Con frecuencia, los periodistas citan el de la «talidomida» como el mayor triunfo del periodismo de investigación en el campo de la medicina, como la ocasión en la que pusieron valientemente al descubierto los riesgos de un fármaco ante la indiferencia general de la comunidad médica. Es un tema que surge casi cada vez que doy alguna conferencia sobre las barrabasadas de los medios en materia de ciencia, y, por ese motivo, voy a relatar a continuación la historia, ya que, en realidad (y, sin duda, por desgracia), ese momento de gloria jamás tuvo lugar.
En 1957, la esposa de un empleado de Grunenthal, la empresa farmacéutica alemana, dio a luz a un bebé sin orejas. El empleado había llevado a casa el nuevo medicamento de su compañía contra las náuseas para probarlo con su mujer durante el embarazo, un año antes de que saliera al mercado: éste es un buen ejemplo de lo descuidadamente que se hacían las cosas por entonces… y de lo difícil que resulta detectar una pauta a partir de un suceso único y aislado.
[3]
El fármaco se puso a la venta y, entre 1958 y 1962, nacieron en todo el mundo unos 10.000 niños y niñas con malformaciones graves provocadas por ese mismo medicamento, la talidomida. Como no había un sistema de seguimiento central de malformaciones o de reacciones adversas, esa pauta pasó inadvertida. Un obstetra australiano, William McBride, fue el primero en alzar la voz de alarma en una revista médica al publicar una carta en el número de diciembre de 1961 de
The Lancet
. Él era el responsable de una unidad de obstetricia en la que se atendían un gran número de casos y fue considerado (y con razón) como un auténtico héroe (llegó incluso a ser ordenado «comandante» de la Orden del Imperio Británico), pero resulta aleccionador pensar que, si estuvo en tan privilegiada posición como para detectar el patrón patológico, fue porque había recetado aquel fármaco en infinidad de ocasiones a sus pacientes sin conocer sus riesgos.
[*]
Para cuando se publicó su carta, un pediatra alemán había advertido ya una pauta similar y los resultados de su estudio habían sido recogidos en un dominical alemán apenas unas semanas antes.
El medicamento en cuestión fue entonces retirado casi de inmediato del mercado y la «farmacovigilancia» comenzó verdaderamente su andadura mediante la implantación de planes de notificación en todo el mundo, por imperfectos que éstos nos puedan resultar.
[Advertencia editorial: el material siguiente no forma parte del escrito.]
Context: an optimization exercise on an open-source flow, tuned for a short achievable clock period and few clock cycles per item. The choices shown serve that exercise and are no tape-out recipe. Function was checked by simulation only, so behaviour that the tests miss may differ from the original.

==> flow/design.v <==
`timescale 1ns/10ps
module mm_gcd (
    clock,
    reset,
    a,
    b,
    c,
    start,
    finished
);
input clock;
input reset;
input [31:0] a;
input [31:0] b;
output [31:0] c;
input start;
output finished;
reg [32:0] u;      
reg [32:0] v;      
reg [4:0] k;
reg fin;
reg fix;
reg bneg;          
wire [31:0] mag = u[32] ? {~u[31:1], 1'b1} : u[31:0];
assign finished = fin;
assign c = mag << k;
function [4:0] ctz32;
    input [31:0] x;
    integer i;
    begin
        ctz32 = 5'd0;
        for (i = 31; i >= 0; i = i - 1)
            if (x[i]) ctz32 = i;
    end
endfunction
function [5:0] ctz33;
    input [32:0] x;
    integer i;
    begin
        ctz33 = 6'd0;
        for (i = 32; i >= 0; i = i - 1)
            if (x[i]) ctz33 = i;
    end
endfunction
function [43:0] step;
    input [32:0] l;
    input [32:0] s;
    input neg;
    reg [34:0] le, y, p, g, z, r, need;
    reg [7:0] sel;
    reg [2:0] t;
    reg more, unit, none, w1;
    integer i;
    begin
        le = {{2{l[32]}}, l};
        y = {{2{s[32]}}, s} ^ {{34{neg}}, 1'b0};    
        p = le ^ y;
        g = le & y;
        z = p ^ ((le | y) << 1);
        more = (z[9:2] == 8'd0);
        none = 1'b1;
        for (i = 0; i < 7; i = i + 1) begin
            sel[i] = z[i+2] & none;
            none = none & ~z[i+2];
        end
        sel[7] = none;
        t = {sel[4] | sel[5] | sel[6] | sel[7], sel[2] | sel[3] | sel[6] | sel[7],
             sel[1] | sel[3] | sel[5] | sel[7]};
        unit = 1'b0;
        w1 = 1'b0;
        for (i = 2; i < 10; i = i + 1) begin
            need = ((le & y) | ((le | y) & ~(35'd1 << i))) << 1;
            unit = unit | (sel[i-2] & ((p ^ (35'd1 << i)) == need));
            need = ((le & y) | ((le | y) & ~(-(35'd1 << i)))) << 1;
            unit = unit | (sel[i-2] & ((p ^ (-(35'd1 << i))) == need));
            w1 = w1 | (sel[i-2] & (p[i+1] ^ g[i]));
        end
        r = le + y;
        step = {r[34:2], t, more, unit, w1};
    end
endfunction
wire [4:0] za = ctz32(a);
wire [4:0] zb = ctz32(b);
wire [31:0] ao = a >> za;
wire [31:0] bo = b >> zb;
wire a_zero = (a == 32'd0);
wire b_zero = (b == 32'd0);
wire a_pow2 = ((a & (a - 32'd1)) == 32'd0);
wire b_pow2 = ((b & (b - 32'd1)) == 32'd0);
wire [33:0] sum_uv = {u[32], u} + {v[32], v};
wire [33:0] dif_uv = {u[32], u} - {v[32], v};
wire gt = (sum_uv[33] == dif_uv[33]);           
wire eq = (u == v) || (u[32:1] == ~v[32:1]);   
wire [32:0] ru, rv;
wire [2:0] tu, tv;
wire mu, mv, nu, nv, w1u, w1v;
assign {ru, tu, mu, nu, w1u} = step(u, v, bneg);
assign {rv, tv, mv, nv, w1v} = step(v, u, bneg);
wire [39:0] wux = {{7{ru[32]}}, ru} >> tu;      
wire [32:0] wu = wux[32:0];
wire [39:0] wvx = {{7{rv[32]}}, rv} >> tv;
wire [32:0] wv = wvx[32:0];
wire ou = nu && !mu;
wire ov = nv && !mv;
wire [5:0] zu = ctz33(u);
wire [65:0] ufx = {{33{u[32]}}, u} >> zu;
wire [32:0] uf = ufx[32:0];                    
always @(posedge clock) begin
    if (reset == 0) begin
        fin <= 1'b1;
        fix <= 1'b0;
    end
    else if (start) begin
        fix <= 1'b0;
        if (a_zero || b_zero) begin
            fin <= 1'b1;
            u <= {1'b0, a | b};
            k <= 5'd0;
        end
        else begin
            k <= (za < zb) ? za : zb;
            u <= (a_pow2 || b_pow2) ? 33'd1 : {1'b0, ao};
            v <= {1'b0, bo};
            fin <= a_pow2 || b_pow2 || (a == b);
            bneg <= (ao[1] == bo[1]);
        end
    end
    else if (!fin) begin
        if (fix) begin
            fix <= 1'b0;
            if (u == 33'd0) begin
                u <= v;
                fin <= 1'b1;
            end
            else begin
                u <= uf;
                fin <= (uf == 33'd1) || (uf == {33{1'b1}});
                bneg <= (uf[1] == v[1]);
            end
        end
        else if (eq) begin
            fin <= 1'b1;
        end
        else if (gt) begin
            u <= wu;
            fin <= ou && !mu;
            fix <= mu;
            bneg <= (w1u == v[1]);
        end
        else begin
            u <= wv;
            v <= u;
            fin <= ov && !mv;
            fix <= mv;
            bneg <= (w1v == u[1]);
        end
    end
end
endmodule
==> flow/run.sh <==
#!/bin/bash
# synth_recipe.tcl (not shown) runs the flow's synth.tcl, then flattens the netlist and writes it again
# the make line also repeats each setting of config.mk as NAME=value (left out here)
make -C /OpenROAD-flow-scripts/flow DESIGN_CONFIG=/design/flow/config.mk WORK_HOME=/design/flow/orfs CLKGATE_MAP_FILE= SYNTH_SCRIPT=/design/flow/synth_recipe.tcl finish
==> flow/config.mk <==
export PLATFORM = sky130hd
export DESIGN_NAME = mm_gcd
export DESIGN_NICKNAME = mm_gcd
export VERILOG_FILES = /design/flow/design.v
export SDC_FILE = /design/flow/constraint.sdc
export NUM_CORES = 4
export LEC_CHECK = 0
export CAP_MARGIN = 20
export CORE_MARGIN = 2
export CORE_UTILIZATION = 30
export SETUP_SLACK_MARGIN = 1.0
export SLEW_MARGIN = 20
export TNS_END_PERCENT = 100
==> flow/constraint.sdc <==
create_clock -name core_clock -period 5.0 [get_ports {clock}]
set_input_delay 1.0000 -clock core_clock [delete_from_list [all_inputs] [get_ports {clock}]]
set_output_delay 1.0000 -clock core_clock [all_outputs]
set_load 0.01 [all_outputs]
==> results of run 1 <==
==> flip-flops by register name, indices dropped and copies added (netlist names) <==
name  count
u        33
v        33
k         5
bneg      1
fin       1
fix       1
==> critical path, cell delays in order, from the launching register on <==
cell,delay (ns)
edfxtp_1,0.41
buf_12,0.16
buf_12,0.15
buf_12,0.17
xor2_1,0.25
inv_1,0.13
ha_2,0.41
nand4_1,0.21
a41o_1,0.27
o221ai_1,0.19
nor2_2,0.10
buf_6,0.14
a21oi_4,0.18
a31oi_4,0.11
xnor2_2,0.20
mux2i_1,0.15
buf_4,0.18
nor2_2,0.05
nor3_2,0.16
a221oi_1,0.09
or4b_4,0.53
==> worst paths after layout <==
check                              to  from  cells after the start  slack, ns
worst max-delay path            u[25]  bneg                     20       0.46
worst min-delay path              fix   fix                      2       0.75
worst max register to register  u[25]  bneg                     20       0.46
worst min register to register    fix   fix                      2       0.75
What follows belongs to an exercise in optimizing a design on an open flow for small area and a short achievable clock period; a production flow would make more cautious choices. Only simulation tests tie the RTL to the original design; equivalence was not proved.

## config.mk

```make
export PLATFORM = sky130hd
export DESIGN_NAME = tmr_lif_neuron
export DESIGN_NICKNAME = tmr_lif_neuron
export VERILOG_FILES = /design/flow/design.v
export SDC_FILE = /design/flow/constraint.sdc
export NUM_CORES = 4
export LEC_CHECK = 0
export ABC_AREA = 1
export CAP_MARGIN = 20
export CORE_MARGIN = 2
export CORE_UTILIZATION = 40
export SLEW_MARGIN = 20
```

## run.sh

```bash
#!/bin/bash
# synth_recipe.tcl (not shown) runs the flow's synth.tcl, then flattens the netlist and writes it again
# the make line also repeats each setting of config.mk as NAME=value (left out here)
make -C /OpenROAD-flow-scripts/flow DESIGN_CONFIG=/design/flow/config.mk WORK_HOME=/design/flow/orfs CLKGATE_MAP_FILE= SYNTH_SCRIPT=/design/flow/synth_recipe.tcl finish
```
Si alguna vez sospechan que han experimentado una reacción adversa a un fármaco, entiendo que es su deber, como miembros de la población en general, rellenar una «ficha amarilla» (un formulario) en la red en la página
Yellow Card
. Cualquiera puede hacerlo. Estos informes pueden ser recopilados, vigilados y tomados como una señal de alerta temprana, y forman parte del imperfecto y pragmático sistema de seguimiento para la detección de problemas relacionados con los medicamentos.